The US Food & Drug Administration (FDA) is newly responsible for ensuring that companies report clinical trials correctly in the ClinicalTrials.gov registry. The US Health and Human Services Secretary, Kathleen Sebelius, on September 5 charged the FDA with monitoring the database. The FDA will now determine whether any clinical trial information logged in ClinicalTrials.gov is complete and accurate, as required by law, or is false or misleading.
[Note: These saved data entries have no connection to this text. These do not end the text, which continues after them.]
## config.mk

```make
export PLATFORM = sky130hd
export DESIGN_NAME = uart_tx_arbiter
export DESIGN_NICKNAME = d
export VERILOG_FILES = /design/src/rtl/uart_tx_arbiter.sv
export SDC_FILE = /design/constraint.sdc
export NUM_CORES = 1
export LEC_CHECK = 0
export BUFFER_PORTS_ARGS = -buffer_cell sky130_fd_sc_hd__buf_2
export CAP_MARGIN = 5
export CORE_AREA = 2 2 51 53
export DETAILED_ROUTE_END_ITERATION = 8
export DIE_AREA = 0 0 53 55
export GPL_TIMING_DRIVEN = 0
export PLACE_DENSITY = 0.77
export REMOVE_ABC_BUFFERS = 1
export SLEW_MARGIN = 20
export SYNTH_ARGS = -nofsm -noshare
export SYNTH_HDL_FRONTEND = slang
export SYNTH_SLANG_ARGS = --single-unit
export TNS_END_PERCENT = 1
```

## constraint.sdc

```tcl
create_clock -name clk -period 1.8 [get_ports clk]
set_input_delay 0.36 -clock clk [delete_from_list [all_inputs] [get_ports clk]]
set_output_delay 0.36 -clock clk [all_outputs]
set_load 0.005 [all_outputs]
```

## src/rtl/uart_tx_arbiter.sv

```systemverilog
// Purpose : round-robin arbiter giving NUM_REQ byte sources turns on one shared UART transmitter.
// Latency : a byte accepted in cycle N gives tx_start in cycle N+1; the next accept comes no earlier than the cycle after tx_done.
// Backpress: req_ready is offered only in IDLE, one-hot to the winner; requesters hold req_valid until they see req_ready.
//
// Ports:
//   clk, rst                 - single clock; synchronous active-high reset
//   req_valid/req_data       - per-requester byte offer; byte i is at [DATA_W*i +: DATA_W]
//   req_ready                - combinational one-hot accept, high in IDLE only
//   tx_start/tx_data/tx_done - handshake with the shared transmitter
//   grant_id, busy           - current owner and "not IDLE" status
//   timeout_err              - sticky watchdog flag
//
// Build option: define UART_ARB_TIMEOUT_EN to enable the WAIT watchdog.
// Without it, WAIT exits only on tx_done and timeout_err is tied low.
module uart_tx_arbiter #(
    parameter  int NUM_REQ        = 4,
    parameter  int DATA_W         = 8,
    parameter  int TIMEOUT_CYCLES = 65536,
    localparam int GID_W          = $clog2(NUM_REQ)
) (
    input  logic                      clk,
    input  logic                      rst,
    input  logic [NUM_REQ-1:0]        req_valid,
    input  logic [NUM_REQ*DATA_W-1:0] req_data,
    output logic [NUM_REQ-1:0]        req_ready,
    output logic                      tx_start,
    output logic [DATA_W-1:0]         tx_data,
    input  logic                      tx_done,
    output logic [GID_W-1:0]          grant_id,
    output logic                      busy,
    output logic                      timeout_err
);

    typedef enum logic [1:0] {
        IDLE  = 2'd0,
        START = 2'd1,
        WAIT  = 2'd2
    } state_t;

    state_t              state_q, state_d;
    logic [GID_W-1:0]    rr_ptr_q, rr_ptr_d;
    logic [GID_W-1:0]    grant_id_q, grant_id_d;
    logic [DATA_W-1:0]   tx_data_q, tx_data_d;
    logic                tx_start_q, tx_start_d;
    logic                busy_q, busy_d;

`ifdef UART_ARB_TIMEOUT_EN
    localparam int CNT_W = (TIMEOUT_CYCLES > 2) ? $clog2(TIMEOUT_CYCLES) : 1;
    logic [CNT_W-1:0]    wait_cnt_q, wait_cnt_d;
    logic                timeout_err_q, timeout_err_d;
`endif

    // Winner search: the first valid bit at or after rr_ptr, wrapping at NUM_REQ-1.
    // Walk the offsets from the highest down so that the smallest offset is written last and wins.
    logic                any_vld;
    logic [GID_W-1:0]    win_idx;
    int                  scan_idx;

    always_comb begin
        any_vld  = 1'b0;
        win_idx  = '0;
        scan_idx = 0;
        for (int k = NUM_REQ - 1; k >= 0; k--) begin
            scan_idx = int'(rr_ptr_q) + k;
            if (scan_idx >= NUM_REQ) begin
                scan_idx = scan_idx - NUM_REQ;
            end
            if (req_valid[scan_idx]) begin
                any_vld = 1'b1;
                win_idx = GID_W'(scan_idx);
            end
        end
    end

    // Pointer that follows the current owner; used both on tx_done and on watchdog expiry.
    logic [GID_W-1:0]    next_ptr;
    assign next_ptr = (grant_id_q == GID_W'(NUM_REQ - 1)) ? '0 : grant_id_q + GID_W'(1);

    always_comb begin
        state_d    = state_q;
        rr_ptr_d   = rr_ptr_q;
        grant_id_d = grant_id_q;
        tx_data_d  = tx_data_q;
        tx_start_d = 1'b0;
        req_ready  = '0;
`ifdef UART_ARB_TIMEOUT_EN
        wait_cnt_d    = wait_cnt_q;
        timeout_err_d = timeout_err_q;
`endif
        case (state_q)
            IDLE: begin
                // No accept is offered during reset, so no requester can
                // believe it handed off a byte that reset then discards.
                if (any_vld && !rst) begin
                    req_ready[win_idx] = 1'b1;
                    tx_data_d          = req_data[DATA_W*win_idx +: DATA_W];
                    grant_id_d         = win_idx;
                    tx_start_d         = 1'b1;
                    state_d            = START;
                end
            end
            START: begin
                state_d = WAIT;
`ifdef UART_ARB_TIMEOUT_EN
                wait_cnt_d = '0;
`endif
            end
            WAIT: begin
                // tx_done has priority over the watchdog expiring in the same cycle.
                if (tx_done) begin
                    rr_ptr_d = next_ptr;
                    state_d  = IDLE;
                end
`ifdef UART_ARB_TIMEOUT_EN
                else if (wait_cnt_q == CNT_W'(TIMEOUT_CYCLES - 1)) begin
                    timeout_err_d = 1'b1;
                    rr_ptr_d      = next_ptr;
                    state_d       = IDLE;
                end else begin
                    wait_cnt_d = wait_cnt_q + CNT_W'(1);
                end
`endif
            end
            default: begin
                state_d = IDLE;
            end
        endcase
        busy_d = (state_d != IDLE);
    end

    always_ff @(posedge clk) begin
        if (rst) begin
            state_q    <= IDLE;
            rr_ptr_q   <= '0;
            grant_id_q <= '0;
            tx_data_q  <= '0;
            tx_start_q <= 1'b0;
            busy_q     <= 1'b0;
`ifdef UART_ARB_TIMEOUT_EN
            wait_cnt_q    <= '0;
            timeout_err_q <= 1'b0;
`endif
        end else begin
            state_q    <= state_d;
            rr_ptr_q   <= rr_ptr_d;
            grant_id_q <= grant_id_d;
            tx_data_q  <= tx_data_d;
            tx_start_q <= tx_start_d;
            busy_q     <= busy_d;
`ifdef UART_ARB_TIMEOUT_EN
            wait_cnt_q    <= wait_cnt_d;
            timeout_err_q <= timeout_err_d;
`endif
        end
    end

    assign tx_start = tx_start_q;
    assign tx_data  = tx_data_q;
    assign grant_id = grant_id_q;
    assign busy     = busy_q;
`ifdef UART_ARB_TIMEOUT_EN
    assign timeout_err = timeout_err_q;
`else
    assign timeout_err = 1'b0;
`endif

endmodule

```

==> metrics.md <==
| Metric | Value |
|---|---|
| Layout area overhead | `53.6%` |
| Unique masters post-synth | `31` |
| Sequential share of the synthesized area | `32.4%` |
| Tmin final | `1.88 ns` |
| Die width | `53 µm` |
| Final worst slack | `-0.0812 ns` |
| Share of post-route cells with drive strength above 1 | `53.9%` |
| Gr usage total | `23.6%` |
| Count leader, synth | `dfxtp_1` |
| DIE AREA | `2920 µm²` |
| Final antenna-violating net count | `0` |
| Status | `complete, but fails checks` |
| Crit path max fanout | `3` |
| Initial Util | `41.9%` |
| Arrival time worst endpoint | `1.52 ns` |
| Routability cong. | `0.733` |
| WP data required | `1.44 ns` |
| Async S/R FF share, synth | `0%` |
| Place WS | `-0.438 ns` |
| Syn Area/Cell | `9.25 µm²` |
| Design area | `1520 µm²` |
| Fmax | `532 MHz` |
| Mapped cell area | `990 µm²` |
| CP max stage delay | `0.38 ns` |
| Leak | `0.727 nW` |
| Fin Clk Skew | `0.000428 ns` |
| Startpoint types | `register` |
| Unrepaired setup endpoints after global routing | `true` |
| Clock Path Buffers | `2` |
| IO Count | `56` |
| Post-Synthesis Cells | `107` |
| # port buffers | `54` |
| Clk_lat worst skew | `0.29 ns` |
| Row cnt | `18` |
| Area contributors post-synth | `dfxtp_1 32%, mux2i_1 12%, o21a_1 6.1%` |
| Worst setup EP type | `output pin` |
| Vias per inst | `5.31` |
| Final period utilization | `105%` |
| Post-synthesis register bit count | `16` |
| DRT iter0 DRCs | `6` |
| Top cells by count, synth | `16 x dfxtp_1, 12 x mux2i_1, 9 x nand2_1, 8 x o21a_1` |
| Placed cell area | `1250 µm²` |
| CTS Sinks | `16` |
| Number of inserted diodes | `0` |
| First-pass GRT wire length | `4910 µm` |
| Synth Flop Type | `dfxtp_1` |
| WL final | `3000 µm` |
| CTS tree | `built` |
| Final Max Tran Viols | `0` |
| Max_cap viols | `0` |
| TritonCTS Buffers | `3` |
| H-tree levels | `1` |
| Crit-path slowest cell | `dfxtp_2` |
| DR WL/cell | `14.3 µm` |
| Pre-antenna DRT Iters | `4` |
| Largest net degree at the start of global routing | `10` |
| Core Area | `2360 µm²` |
| Total congestion overflow | `0` |
| Post-DP HPWL | `1910 µm` |
| Worst path cell trace | `inv_1 > a21oi_1 > o221ai_4 > nor3_2 > buf_2` |
| Failing checks | `setup timing` |
| Vias in the first global route | `1146` |
| Fin Setup TNS | `-0.307 ns` |
| Fin Hold WS | `0.371 ns` |
| Pwr/cell area | `647 nW/µm²` |
| Setup violators final | `4` |
| Routed via count | `1115` |
| Area leader, netlist | `dfxtp_1` |
| CTS root buf | `clkbuf_4` |
| WS Path Type | `reg -> out` |
| Worst Hold Class | `in -> reg` |
| Fin. Hold Viols | `0` |
| Initial antenna violation count | `0` |
| Die height | `55 µm` |
| DRC | `0` |
| Worst VDD drop | `0.385 mV` |
| Final #Nets | `221` |
| Clk pin slew, worst setup/hold paths | `0.09 ns` |
| Final core occ | `64.3%` |
| Post-synth top area share | `32.4%` |
| Synth warn | `0` |
| Number of synthesized flops with an enable pin | `0` |
-- state kept, by name, summed over array words and instances, names as in the netlist --
name and flops:
tx_data 8, busy 1, grant_id 2, rr_ptr_q 2, tx_start 1, state_q 2
-- path summary, 6_finish.rpt --
check	startpoint	endpoint	slack [ns]	cells past startpoint
worst max-delay path	rr_ptr_q[0]$_SDFFE_PP0P_	req_ready[3]	-0.08	5
worst min-delay path	rst	grant_id[1]$_SDFFE_PP0P_	0.37	2
worst max register to register	rr_ptr_q[1]$_SDFFE_PP0P_	tx_data[3]$_SDFFE_PP0P_	0.13	8
worst min register to register	tx_data[0]$_SDFFE_PP0P_	tx_data[0]$_SDFFE_PP0P_	0.49	2
-- layout make-up --
cell class | instances | area (µm²)
fill | 213 | 845
multi-input combinational | 83 | 681
timing repair buffer | 75 | 432
sequential | 16 | 327
tap | 30 | 37.5
clock buffer | 4 | 36.3
inverter | 2 | 7.51
-- report_power, final --
| part | total [mW] | switching, mW | internal (mW) |
|---|---|---|---|
| Sequential | 0.421 | 0.0282 | 0.393 |
| Clock | 0.241 | 0.118 | 0.123 |
| Combinational | 0.322 | 0.151 | 0.172 |
-- repair_timing --
action / in CTS / in global routing
hold buffers: 0 / 0
gates resized for setup: 15 / 1
endpoints found under the setup margin: 13 / 6
pin swaps: 8 / 5
buffers inserted: 18 / 3
-- layer usage --
metal	part of all wire, %	global-route usage (%)	wire (µm)
met1	40	25.0	1190
met2	53	46.5	1590
met3	6.1	4.03	184
met4	1.2	8.97	35
met5	0	0	0
-- per-stage QoR --
step                      power (mW)  instances
after global routing            1.05        210
after floorplan                0.563        101
after detailed placement       0.677        185
after global placement         0.667        185
final                          0.984        210
after CTS                      0.973        207
-- placed cells by master, fill, tap and decap left out, drive strengths merged --
master,instances
buf,75
dfxtp,16
mux2i,12
nand2,9
o21a,8
nor3b,8
nor2,8
o21bai,7
o211ai,7
a21oi,5
nor3,5
clkbuf,4
nor4,3
inv,2
nand2b,2
o22ai,2
o221ai,2
a21boi,1
nand3b,1
or2,1
ha,1
conb,1
-- kinds of logic after synthesis --
family	Yosys count	synth area share, %
adder cells (fa/ha/maj)	1	1.26
flip-flops	16	32.4
AND/OR/NAND/NOR	37	23.8
buffers and inverters	8	5.81
other	1	0.379
multiplexers	12	12.1
AO/OA/AOI/OAI	32	24.3
-- worst max-delay path, delay by kind of cell (launching register included) --
kind,cells,cell delay [ns]
flops,1,0.38
simple gates,1,0.13
compound gates,2,0.51
buf+inv,2,0.20
(Power assumes the default switching activity.)
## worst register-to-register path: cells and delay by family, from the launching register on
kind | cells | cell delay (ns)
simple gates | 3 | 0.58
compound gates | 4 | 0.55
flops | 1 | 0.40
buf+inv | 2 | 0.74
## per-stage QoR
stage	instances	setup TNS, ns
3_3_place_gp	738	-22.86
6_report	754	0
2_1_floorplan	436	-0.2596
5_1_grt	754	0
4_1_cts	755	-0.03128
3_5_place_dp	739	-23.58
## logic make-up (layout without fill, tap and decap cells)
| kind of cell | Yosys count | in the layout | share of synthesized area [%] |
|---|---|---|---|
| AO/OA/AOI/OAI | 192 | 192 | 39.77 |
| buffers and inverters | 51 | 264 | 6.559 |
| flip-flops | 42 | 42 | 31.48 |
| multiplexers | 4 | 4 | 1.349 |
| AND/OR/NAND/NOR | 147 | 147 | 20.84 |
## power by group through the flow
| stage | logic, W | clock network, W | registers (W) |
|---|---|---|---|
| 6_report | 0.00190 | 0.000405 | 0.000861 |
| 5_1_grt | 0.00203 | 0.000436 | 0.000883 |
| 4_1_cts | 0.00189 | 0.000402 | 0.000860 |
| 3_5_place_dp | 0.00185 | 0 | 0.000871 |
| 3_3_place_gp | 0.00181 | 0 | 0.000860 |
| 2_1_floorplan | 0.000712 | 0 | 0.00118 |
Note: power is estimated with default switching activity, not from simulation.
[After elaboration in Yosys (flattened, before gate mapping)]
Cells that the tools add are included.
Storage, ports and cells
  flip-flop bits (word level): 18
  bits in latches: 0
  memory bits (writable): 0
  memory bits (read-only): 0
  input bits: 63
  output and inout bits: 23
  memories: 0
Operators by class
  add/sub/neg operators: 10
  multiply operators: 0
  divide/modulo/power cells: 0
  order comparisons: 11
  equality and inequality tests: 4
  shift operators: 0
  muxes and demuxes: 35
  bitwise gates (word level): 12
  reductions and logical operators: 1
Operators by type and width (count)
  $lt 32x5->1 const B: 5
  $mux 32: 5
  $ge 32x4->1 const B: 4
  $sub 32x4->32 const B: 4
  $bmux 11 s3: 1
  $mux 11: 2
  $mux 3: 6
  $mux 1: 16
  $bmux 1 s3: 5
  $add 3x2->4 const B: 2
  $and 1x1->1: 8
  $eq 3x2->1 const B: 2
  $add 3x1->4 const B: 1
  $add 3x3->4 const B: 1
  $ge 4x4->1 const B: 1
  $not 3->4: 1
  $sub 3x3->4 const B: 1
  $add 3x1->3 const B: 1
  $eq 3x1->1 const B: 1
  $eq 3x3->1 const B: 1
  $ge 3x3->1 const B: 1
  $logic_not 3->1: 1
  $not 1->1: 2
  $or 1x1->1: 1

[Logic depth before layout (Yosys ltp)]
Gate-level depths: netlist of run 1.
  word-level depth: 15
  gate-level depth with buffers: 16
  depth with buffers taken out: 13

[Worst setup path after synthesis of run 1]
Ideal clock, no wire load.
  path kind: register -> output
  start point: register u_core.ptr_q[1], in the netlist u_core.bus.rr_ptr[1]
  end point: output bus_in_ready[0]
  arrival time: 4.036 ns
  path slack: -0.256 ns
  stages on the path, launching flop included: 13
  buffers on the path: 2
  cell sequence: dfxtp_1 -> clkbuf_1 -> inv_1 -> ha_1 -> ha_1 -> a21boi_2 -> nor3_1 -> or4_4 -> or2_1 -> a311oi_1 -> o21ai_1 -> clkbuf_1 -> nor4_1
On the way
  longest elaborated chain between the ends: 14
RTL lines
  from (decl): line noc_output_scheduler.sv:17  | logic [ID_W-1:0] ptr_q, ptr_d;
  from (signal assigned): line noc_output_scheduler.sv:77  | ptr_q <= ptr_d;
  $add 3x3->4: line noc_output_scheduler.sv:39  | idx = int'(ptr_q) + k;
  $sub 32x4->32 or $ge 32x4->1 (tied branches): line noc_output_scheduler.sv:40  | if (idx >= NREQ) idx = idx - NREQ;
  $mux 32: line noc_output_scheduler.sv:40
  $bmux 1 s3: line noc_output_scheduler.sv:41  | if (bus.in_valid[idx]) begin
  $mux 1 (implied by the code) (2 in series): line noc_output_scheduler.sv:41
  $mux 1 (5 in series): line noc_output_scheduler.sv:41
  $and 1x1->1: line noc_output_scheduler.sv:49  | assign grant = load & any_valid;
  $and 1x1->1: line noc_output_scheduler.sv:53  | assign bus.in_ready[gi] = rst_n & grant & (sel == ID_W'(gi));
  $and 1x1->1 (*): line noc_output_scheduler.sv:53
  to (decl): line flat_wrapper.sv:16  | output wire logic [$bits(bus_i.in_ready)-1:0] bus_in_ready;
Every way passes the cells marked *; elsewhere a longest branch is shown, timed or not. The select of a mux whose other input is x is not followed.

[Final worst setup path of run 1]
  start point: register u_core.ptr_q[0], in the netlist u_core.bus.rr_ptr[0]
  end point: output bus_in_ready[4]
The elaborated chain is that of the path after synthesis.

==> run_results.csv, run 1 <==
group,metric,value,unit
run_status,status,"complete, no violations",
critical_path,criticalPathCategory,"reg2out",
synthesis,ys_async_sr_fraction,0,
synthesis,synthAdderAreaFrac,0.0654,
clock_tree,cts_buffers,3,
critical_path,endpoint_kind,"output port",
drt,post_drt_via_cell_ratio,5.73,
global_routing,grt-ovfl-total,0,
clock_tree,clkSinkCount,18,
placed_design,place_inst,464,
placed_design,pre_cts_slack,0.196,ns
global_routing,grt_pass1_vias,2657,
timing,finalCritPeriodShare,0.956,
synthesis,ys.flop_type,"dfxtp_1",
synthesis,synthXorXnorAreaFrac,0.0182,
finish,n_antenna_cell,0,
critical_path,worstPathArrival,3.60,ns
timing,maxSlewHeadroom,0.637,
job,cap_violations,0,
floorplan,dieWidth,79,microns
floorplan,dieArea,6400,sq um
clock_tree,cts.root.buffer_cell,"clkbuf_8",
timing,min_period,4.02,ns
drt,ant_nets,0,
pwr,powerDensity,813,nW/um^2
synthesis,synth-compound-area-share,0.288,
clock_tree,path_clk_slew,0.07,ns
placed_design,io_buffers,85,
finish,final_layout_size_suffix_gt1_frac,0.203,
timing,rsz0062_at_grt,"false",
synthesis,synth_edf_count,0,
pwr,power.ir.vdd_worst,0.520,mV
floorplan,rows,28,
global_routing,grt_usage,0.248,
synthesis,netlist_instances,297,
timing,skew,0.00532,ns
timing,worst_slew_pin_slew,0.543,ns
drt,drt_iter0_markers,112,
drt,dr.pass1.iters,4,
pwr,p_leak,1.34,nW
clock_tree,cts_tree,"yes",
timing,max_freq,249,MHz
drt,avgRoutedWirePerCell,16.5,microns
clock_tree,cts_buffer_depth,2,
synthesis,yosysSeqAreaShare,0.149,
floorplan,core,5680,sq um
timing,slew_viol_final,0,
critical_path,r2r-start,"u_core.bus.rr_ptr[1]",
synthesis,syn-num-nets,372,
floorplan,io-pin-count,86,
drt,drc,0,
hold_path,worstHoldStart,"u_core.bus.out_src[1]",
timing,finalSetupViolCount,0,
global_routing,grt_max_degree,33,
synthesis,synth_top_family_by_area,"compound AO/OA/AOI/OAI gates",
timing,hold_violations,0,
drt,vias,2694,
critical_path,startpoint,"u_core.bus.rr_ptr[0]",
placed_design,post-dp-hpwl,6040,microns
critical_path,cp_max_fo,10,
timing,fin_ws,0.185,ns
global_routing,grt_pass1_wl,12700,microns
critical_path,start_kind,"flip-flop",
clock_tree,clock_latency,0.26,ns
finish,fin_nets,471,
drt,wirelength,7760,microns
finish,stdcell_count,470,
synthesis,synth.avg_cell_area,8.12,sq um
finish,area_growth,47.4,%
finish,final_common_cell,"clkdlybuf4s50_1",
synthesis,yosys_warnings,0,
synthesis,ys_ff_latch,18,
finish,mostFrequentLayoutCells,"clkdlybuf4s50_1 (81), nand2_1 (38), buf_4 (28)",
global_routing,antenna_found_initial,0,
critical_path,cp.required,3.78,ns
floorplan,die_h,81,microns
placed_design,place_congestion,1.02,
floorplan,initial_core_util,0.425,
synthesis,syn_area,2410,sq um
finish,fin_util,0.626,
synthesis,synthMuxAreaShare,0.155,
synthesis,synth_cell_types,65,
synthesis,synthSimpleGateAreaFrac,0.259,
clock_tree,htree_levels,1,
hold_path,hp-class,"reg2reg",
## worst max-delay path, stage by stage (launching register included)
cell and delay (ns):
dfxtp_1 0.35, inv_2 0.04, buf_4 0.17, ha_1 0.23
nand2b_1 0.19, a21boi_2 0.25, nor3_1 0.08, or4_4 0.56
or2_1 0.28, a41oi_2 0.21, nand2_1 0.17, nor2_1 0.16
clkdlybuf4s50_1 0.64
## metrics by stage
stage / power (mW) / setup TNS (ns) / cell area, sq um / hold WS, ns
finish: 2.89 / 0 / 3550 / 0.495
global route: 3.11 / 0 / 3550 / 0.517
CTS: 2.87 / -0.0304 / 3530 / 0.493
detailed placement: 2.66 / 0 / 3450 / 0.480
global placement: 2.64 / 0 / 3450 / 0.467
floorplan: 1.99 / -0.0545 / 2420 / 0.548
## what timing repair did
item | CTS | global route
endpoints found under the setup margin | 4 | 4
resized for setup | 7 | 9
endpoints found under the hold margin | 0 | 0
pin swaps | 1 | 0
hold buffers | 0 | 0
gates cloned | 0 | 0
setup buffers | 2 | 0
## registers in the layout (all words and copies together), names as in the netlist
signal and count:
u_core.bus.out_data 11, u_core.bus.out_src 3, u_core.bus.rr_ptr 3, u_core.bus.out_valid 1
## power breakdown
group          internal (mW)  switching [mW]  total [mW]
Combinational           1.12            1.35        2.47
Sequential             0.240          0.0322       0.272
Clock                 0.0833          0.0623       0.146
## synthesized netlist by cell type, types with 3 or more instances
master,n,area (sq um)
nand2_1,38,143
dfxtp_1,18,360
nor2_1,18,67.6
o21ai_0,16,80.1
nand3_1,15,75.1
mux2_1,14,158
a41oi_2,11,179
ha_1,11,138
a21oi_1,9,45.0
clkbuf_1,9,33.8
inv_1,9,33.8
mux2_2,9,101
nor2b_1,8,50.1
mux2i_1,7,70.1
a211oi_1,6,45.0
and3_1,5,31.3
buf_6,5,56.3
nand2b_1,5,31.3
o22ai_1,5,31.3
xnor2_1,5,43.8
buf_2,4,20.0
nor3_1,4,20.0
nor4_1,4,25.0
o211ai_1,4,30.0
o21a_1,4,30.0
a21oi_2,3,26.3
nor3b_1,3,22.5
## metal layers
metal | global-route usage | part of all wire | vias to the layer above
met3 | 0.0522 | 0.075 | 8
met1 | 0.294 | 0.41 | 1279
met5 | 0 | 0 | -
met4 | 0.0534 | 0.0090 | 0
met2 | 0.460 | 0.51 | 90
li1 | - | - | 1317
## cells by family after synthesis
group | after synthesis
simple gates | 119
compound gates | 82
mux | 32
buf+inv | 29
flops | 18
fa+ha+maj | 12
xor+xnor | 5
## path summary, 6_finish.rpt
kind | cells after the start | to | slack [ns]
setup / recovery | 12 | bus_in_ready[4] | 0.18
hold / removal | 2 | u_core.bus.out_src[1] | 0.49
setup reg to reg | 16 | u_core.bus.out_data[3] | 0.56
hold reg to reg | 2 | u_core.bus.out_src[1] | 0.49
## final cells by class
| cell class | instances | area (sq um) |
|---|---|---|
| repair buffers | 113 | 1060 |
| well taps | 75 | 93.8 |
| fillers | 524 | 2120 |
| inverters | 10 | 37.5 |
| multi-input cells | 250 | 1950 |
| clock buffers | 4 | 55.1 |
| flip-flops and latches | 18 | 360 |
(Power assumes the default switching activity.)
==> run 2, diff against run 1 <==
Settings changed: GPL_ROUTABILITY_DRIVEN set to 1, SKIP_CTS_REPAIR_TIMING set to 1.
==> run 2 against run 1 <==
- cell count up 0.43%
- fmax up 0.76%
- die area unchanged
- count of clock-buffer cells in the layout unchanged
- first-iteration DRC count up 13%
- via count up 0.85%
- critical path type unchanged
--- config.mk ---
export PLATFORM = sky130hd
export DESIGN_NAME = mnacidpro_valve_seq
export DESIGN_NICKNAME = d
export VERILOG_FILES = /design/src/rtl/mnacidpro_valve_seq.sv
export SDC_FILE = /design/constraint.sdc
export NUM_CORES = 1
export LEC_CHECK = 0
export ABC_CLOCK_PERIOD_IN_PS = 2400
export CORE_MARGIN = 5
export CORE_UTILIZATION = 40
export CTS_BUF_LIST = sky130_fd_sc_hd__clkbuf_2
export DETAILED_ROUTE_END_ITERATION = 10
export SLEW_MARGIN = 40
export SYNTH_ARGS = -nofsm -noshare
export SYNTH_HDL_FRONTEND = slang
export SYNTH_SLANG_ARGS = --single-unit
--- constraint.sdc ---
create_clock -name clk -period 2.4 [get_ports clk]
set_clock_uncertainty 0.2 [all_clocks]
set_input_delay 0.24 -clock clk [delete_from_list [all_inputs] [get_ports clk]]
set_output_delay 0.24 -clock clk [all_outputs]
set_load 0.02 [all_outputs]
The job of registering all trials and checking up on unreported results will pose a considerable challenge to agency officials. An analysis published in May (J. Am. Med. Assoc. 307, 1838–1847, 2012) of the characteristics of clinical trials registered in ClinicalTrials.gov “raises questions about the best methods for generating evidence, as well as the capacity of the clinical trials enterprise to supply sufficient amounts of high-quality evidence needed to ensure confidence in guideline recommendations.” The analysis was conducted by the Clinical Trials Transformation Initiative (CTTI), a public-private partnership founded by the FDA and the Duke Translational Medicine Initiative. First author Rob Califf, of the Duke Translational Medicine Institute of Durham, North Carolina, says new features introduced with recent FDA reauthorizations are oriented toward providing more transparency in the clinical trials enterprise, “But more can be done,” he says.

Past efforts to move industry into greater compliance with the aims of ClinicalTrials.gov have fallen short. In 2004, the New York State Attorney General sued London-based GlaxoSmithKline (GSK) for failing to reveal unfavorable results from trials of its antidepressant Paxil (paroxetine) in children (the case was settled). That same year, the International Committee of Medical Journal Editors said its members' journals would not publish reports of trials unless they had been registered in ClinicalTrials.gov—a policy that apparently has been only poorly implemented.

In Europe, the European Medicines Agency and the heads of the Dutch, French and UK drug regulators called in mid-April for raw data from clinical trials to be made publicly available (Nat. Biotechnol. 30, 371, 2012). The plea for openness followed a publication in PLoS Medicine (9, e1001201, 2012) of a Cochrane Review on Roche's approved influenza drug Tamiflu (oseltamivir). The researchers undertaking the meta-analysis cited multiple difficulties in obtaining the clinical data for the neuraminidase inhibitor from the Basel-based pharma.

As regulators tighten up on clinical trial reporting, GSK has taken a transparency vow. CEO Andrew Witty said on October 11 that the company will create a system to allow researchers access to detailed de-identified patient data from clinical trials. The initiative, which includes GSK's approved and discontinued investigational medicines, is a step toward developing a broader system enabling the clinical research community to access data from clinical trials conducted by different sponsors. “GSK hopes the experience gained through this initiative will be of value in developing and catalyzing this wider approach,” the company announced at a meeting hosted by the Wellcome Trust in London. In the past, GSK has been criticized for a lack of transparency in making side effects publicly known, as was the case for the diabetes drug Avandia (rosiglitazone), resulting in the drug giant paying a $3 billion settlement.

With GSK's announcement also came the launch of an initiative called Project Data Sphere that is designed to provide a shared platform through which historical clinical trial data will become available to researchers. This collaborative effort stems from the nonprofit organization CEO Roundtable on Cancer (of which GSK is a member), whose Life Sciences Consortium set up a task force to accelerate research and development in oncology. “Broadly sharing existing clinical trial data for the benefit of all researchers can be a key driver in speeding up cancer research efforts, encouraging innovation and honoring those patients who have participated in clinical trials as well as those future patients who deserve our very best collective efforts in discovering new and better therapies,” says Roundtable chairman Chris Viehbacher, CEO of Paris-based drugmaker Sanofi.